EFF outcry calls for a revisit of NYDA board selection process
The EFF maintains that of the six ANC Youth League executives shortlisted, only two had the required tertiary qualifications.
It is cause for concern indeed if, as the Economic Freedom Fighters contends, skilled professionals – potentially valuable and productive nominees for board positions at the National Youth Development Agency (NYDA) – have been overlooked in favour of under-qualified candidates named by the parliamentary ad hoc committee tasked with the board’s selection process.
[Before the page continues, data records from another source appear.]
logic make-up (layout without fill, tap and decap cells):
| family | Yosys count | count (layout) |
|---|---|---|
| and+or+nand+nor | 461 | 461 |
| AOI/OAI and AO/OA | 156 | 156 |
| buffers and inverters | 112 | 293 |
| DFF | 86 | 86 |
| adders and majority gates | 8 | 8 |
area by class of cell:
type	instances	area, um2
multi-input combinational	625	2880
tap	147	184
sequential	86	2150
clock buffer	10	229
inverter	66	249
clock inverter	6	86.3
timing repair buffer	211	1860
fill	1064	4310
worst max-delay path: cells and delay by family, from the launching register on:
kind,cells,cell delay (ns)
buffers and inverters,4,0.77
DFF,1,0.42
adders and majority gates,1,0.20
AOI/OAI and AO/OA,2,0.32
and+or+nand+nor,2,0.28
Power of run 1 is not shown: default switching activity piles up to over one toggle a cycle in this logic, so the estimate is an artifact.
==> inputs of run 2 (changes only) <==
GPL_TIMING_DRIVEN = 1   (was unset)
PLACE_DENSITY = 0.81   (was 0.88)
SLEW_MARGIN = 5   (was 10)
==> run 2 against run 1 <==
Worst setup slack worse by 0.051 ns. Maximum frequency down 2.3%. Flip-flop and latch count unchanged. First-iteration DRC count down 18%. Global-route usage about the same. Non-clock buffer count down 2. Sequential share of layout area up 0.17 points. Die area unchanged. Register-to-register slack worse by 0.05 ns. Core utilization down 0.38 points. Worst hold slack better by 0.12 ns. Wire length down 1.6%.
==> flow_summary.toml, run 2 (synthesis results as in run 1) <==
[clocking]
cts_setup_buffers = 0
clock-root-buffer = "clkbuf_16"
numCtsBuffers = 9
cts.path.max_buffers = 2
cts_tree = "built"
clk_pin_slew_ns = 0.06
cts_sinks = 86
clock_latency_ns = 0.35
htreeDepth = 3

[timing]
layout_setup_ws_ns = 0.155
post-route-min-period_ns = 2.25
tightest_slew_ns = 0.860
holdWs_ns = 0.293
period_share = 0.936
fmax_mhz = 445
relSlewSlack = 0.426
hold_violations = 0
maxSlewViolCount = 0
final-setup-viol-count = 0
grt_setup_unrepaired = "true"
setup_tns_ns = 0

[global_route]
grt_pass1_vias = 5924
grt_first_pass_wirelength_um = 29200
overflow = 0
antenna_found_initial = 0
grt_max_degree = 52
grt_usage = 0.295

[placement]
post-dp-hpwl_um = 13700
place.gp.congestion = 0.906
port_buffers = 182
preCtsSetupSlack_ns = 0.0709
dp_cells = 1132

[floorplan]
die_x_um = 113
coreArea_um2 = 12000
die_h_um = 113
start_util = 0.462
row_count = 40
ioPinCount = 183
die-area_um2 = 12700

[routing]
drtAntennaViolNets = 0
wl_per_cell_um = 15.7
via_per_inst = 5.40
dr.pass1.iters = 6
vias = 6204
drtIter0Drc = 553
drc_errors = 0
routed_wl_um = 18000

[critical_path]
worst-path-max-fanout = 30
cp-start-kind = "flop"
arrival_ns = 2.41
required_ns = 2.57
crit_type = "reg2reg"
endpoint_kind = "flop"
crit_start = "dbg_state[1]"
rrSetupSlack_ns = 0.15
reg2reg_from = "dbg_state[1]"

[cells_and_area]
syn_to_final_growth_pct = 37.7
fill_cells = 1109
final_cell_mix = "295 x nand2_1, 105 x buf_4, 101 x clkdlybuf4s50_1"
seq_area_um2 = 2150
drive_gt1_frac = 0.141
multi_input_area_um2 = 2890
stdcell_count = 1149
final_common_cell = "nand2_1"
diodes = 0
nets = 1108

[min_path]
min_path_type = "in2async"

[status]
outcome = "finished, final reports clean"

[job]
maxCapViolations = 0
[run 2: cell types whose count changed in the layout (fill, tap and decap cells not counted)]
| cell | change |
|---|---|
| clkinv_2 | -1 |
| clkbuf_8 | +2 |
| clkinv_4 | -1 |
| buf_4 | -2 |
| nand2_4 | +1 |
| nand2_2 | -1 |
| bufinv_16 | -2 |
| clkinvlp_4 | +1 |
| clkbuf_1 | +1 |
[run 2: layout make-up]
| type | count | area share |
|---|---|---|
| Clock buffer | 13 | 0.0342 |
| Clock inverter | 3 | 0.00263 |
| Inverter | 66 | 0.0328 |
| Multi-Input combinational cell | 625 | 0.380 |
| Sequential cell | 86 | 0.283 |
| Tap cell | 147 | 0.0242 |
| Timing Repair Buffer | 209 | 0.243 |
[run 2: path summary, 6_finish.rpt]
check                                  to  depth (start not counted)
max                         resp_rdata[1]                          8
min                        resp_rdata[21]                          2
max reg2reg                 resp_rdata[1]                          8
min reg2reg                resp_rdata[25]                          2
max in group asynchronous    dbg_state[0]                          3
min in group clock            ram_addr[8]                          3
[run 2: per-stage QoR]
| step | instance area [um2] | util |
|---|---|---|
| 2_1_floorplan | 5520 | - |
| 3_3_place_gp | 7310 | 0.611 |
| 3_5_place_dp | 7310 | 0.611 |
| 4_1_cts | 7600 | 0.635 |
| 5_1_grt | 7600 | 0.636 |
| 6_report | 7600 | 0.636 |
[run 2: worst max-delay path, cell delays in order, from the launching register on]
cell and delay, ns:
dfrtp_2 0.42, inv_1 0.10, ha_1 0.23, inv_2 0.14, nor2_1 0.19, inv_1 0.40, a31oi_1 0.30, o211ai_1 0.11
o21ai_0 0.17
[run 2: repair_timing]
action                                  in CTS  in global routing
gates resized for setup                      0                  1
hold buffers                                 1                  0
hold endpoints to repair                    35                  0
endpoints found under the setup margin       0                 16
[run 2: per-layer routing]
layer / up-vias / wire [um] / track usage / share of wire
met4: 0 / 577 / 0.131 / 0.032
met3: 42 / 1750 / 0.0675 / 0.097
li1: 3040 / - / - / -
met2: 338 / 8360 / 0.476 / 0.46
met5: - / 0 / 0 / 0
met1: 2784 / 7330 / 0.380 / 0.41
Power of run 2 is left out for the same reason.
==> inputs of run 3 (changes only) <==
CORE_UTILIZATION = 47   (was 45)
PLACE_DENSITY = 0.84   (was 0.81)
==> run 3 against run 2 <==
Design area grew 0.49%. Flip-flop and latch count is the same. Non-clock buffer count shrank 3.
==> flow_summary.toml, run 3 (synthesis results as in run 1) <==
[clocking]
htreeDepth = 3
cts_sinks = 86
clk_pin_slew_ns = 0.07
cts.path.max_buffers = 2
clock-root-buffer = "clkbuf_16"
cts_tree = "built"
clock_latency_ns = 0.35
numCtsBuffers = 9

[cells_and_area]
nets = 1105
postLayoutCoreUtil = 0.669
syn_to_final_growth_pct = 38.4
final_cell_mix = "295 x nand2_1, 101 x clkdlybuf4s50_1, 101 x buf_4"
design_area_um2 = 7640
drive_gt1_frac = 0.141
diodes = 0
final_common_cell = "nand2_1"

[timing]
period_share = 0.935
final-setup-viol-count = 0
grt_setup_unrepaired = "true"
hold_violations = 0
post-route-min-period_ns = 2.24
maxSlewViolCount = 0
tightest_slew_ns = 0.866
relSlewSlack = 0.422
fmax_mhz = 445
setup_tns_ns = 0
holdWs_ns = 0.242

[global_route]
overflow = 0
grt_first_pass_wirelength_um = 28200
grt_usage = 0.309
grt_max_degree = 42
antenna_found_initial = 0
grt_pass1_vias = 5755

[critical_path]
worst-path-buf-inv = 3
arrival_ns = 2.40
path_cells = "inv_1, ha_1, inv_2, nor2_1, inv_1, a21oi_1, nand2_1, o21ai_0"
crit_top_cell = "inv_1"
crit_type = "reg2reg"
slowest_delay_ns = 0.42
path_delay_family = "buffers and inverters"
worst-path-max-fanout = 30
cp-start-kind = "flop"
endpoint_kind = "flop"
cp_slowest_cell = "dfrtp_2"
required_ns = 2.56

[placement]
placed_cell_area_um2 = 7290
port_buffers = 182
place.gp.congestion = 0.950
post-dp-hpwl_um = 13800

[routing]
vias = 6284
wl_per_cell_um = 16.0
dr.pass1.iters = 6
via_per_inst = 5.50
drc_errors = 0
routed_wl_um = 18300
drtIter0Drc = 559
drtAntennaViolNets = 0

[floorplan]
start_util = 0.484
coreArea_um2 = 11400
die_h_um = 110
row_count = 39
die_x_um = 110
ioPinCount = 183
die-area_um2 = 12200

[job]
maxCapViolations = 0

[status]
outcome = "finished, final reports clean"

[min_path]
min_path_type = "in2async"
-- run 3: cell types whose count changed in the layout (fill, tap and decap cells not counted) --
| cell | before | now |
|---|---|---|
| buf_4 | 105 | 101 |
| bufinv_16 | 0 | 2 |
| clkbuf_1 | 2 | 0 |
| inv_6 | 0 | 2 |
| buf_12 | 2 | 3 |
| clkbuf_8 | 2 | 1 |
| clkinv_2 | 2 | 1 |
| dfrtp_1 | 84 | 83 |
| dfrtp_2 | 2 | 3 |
The controversial government-funded NYDA was established in 2008 to provide bursaries, seed capital and opportunities for budding entrepreneurs, but has been bedeviled throughout by resignations and criminal charges laid against executives – sparking speculation about the agency’s effectiveness or, indeed, whether its existence is necessary at all.
The EFF maintains that of the six ANC Youth League executives shortlisted, only two had the required tertiary qualifications. The EFF typified this as “deployed semi-literate youths who will not add meaningful value”, while accountants, lawyers and experienced auditors had been overlooked.
These are serious allegations and seem to smack of the cronyism redolent in the criticisms on how the inner circles of the ANC operate.
It might be a viable option, as the EFF has suggested, that the selection process be revisited. The country’s already embattled youth do not deserve to be further handicapped by controversy.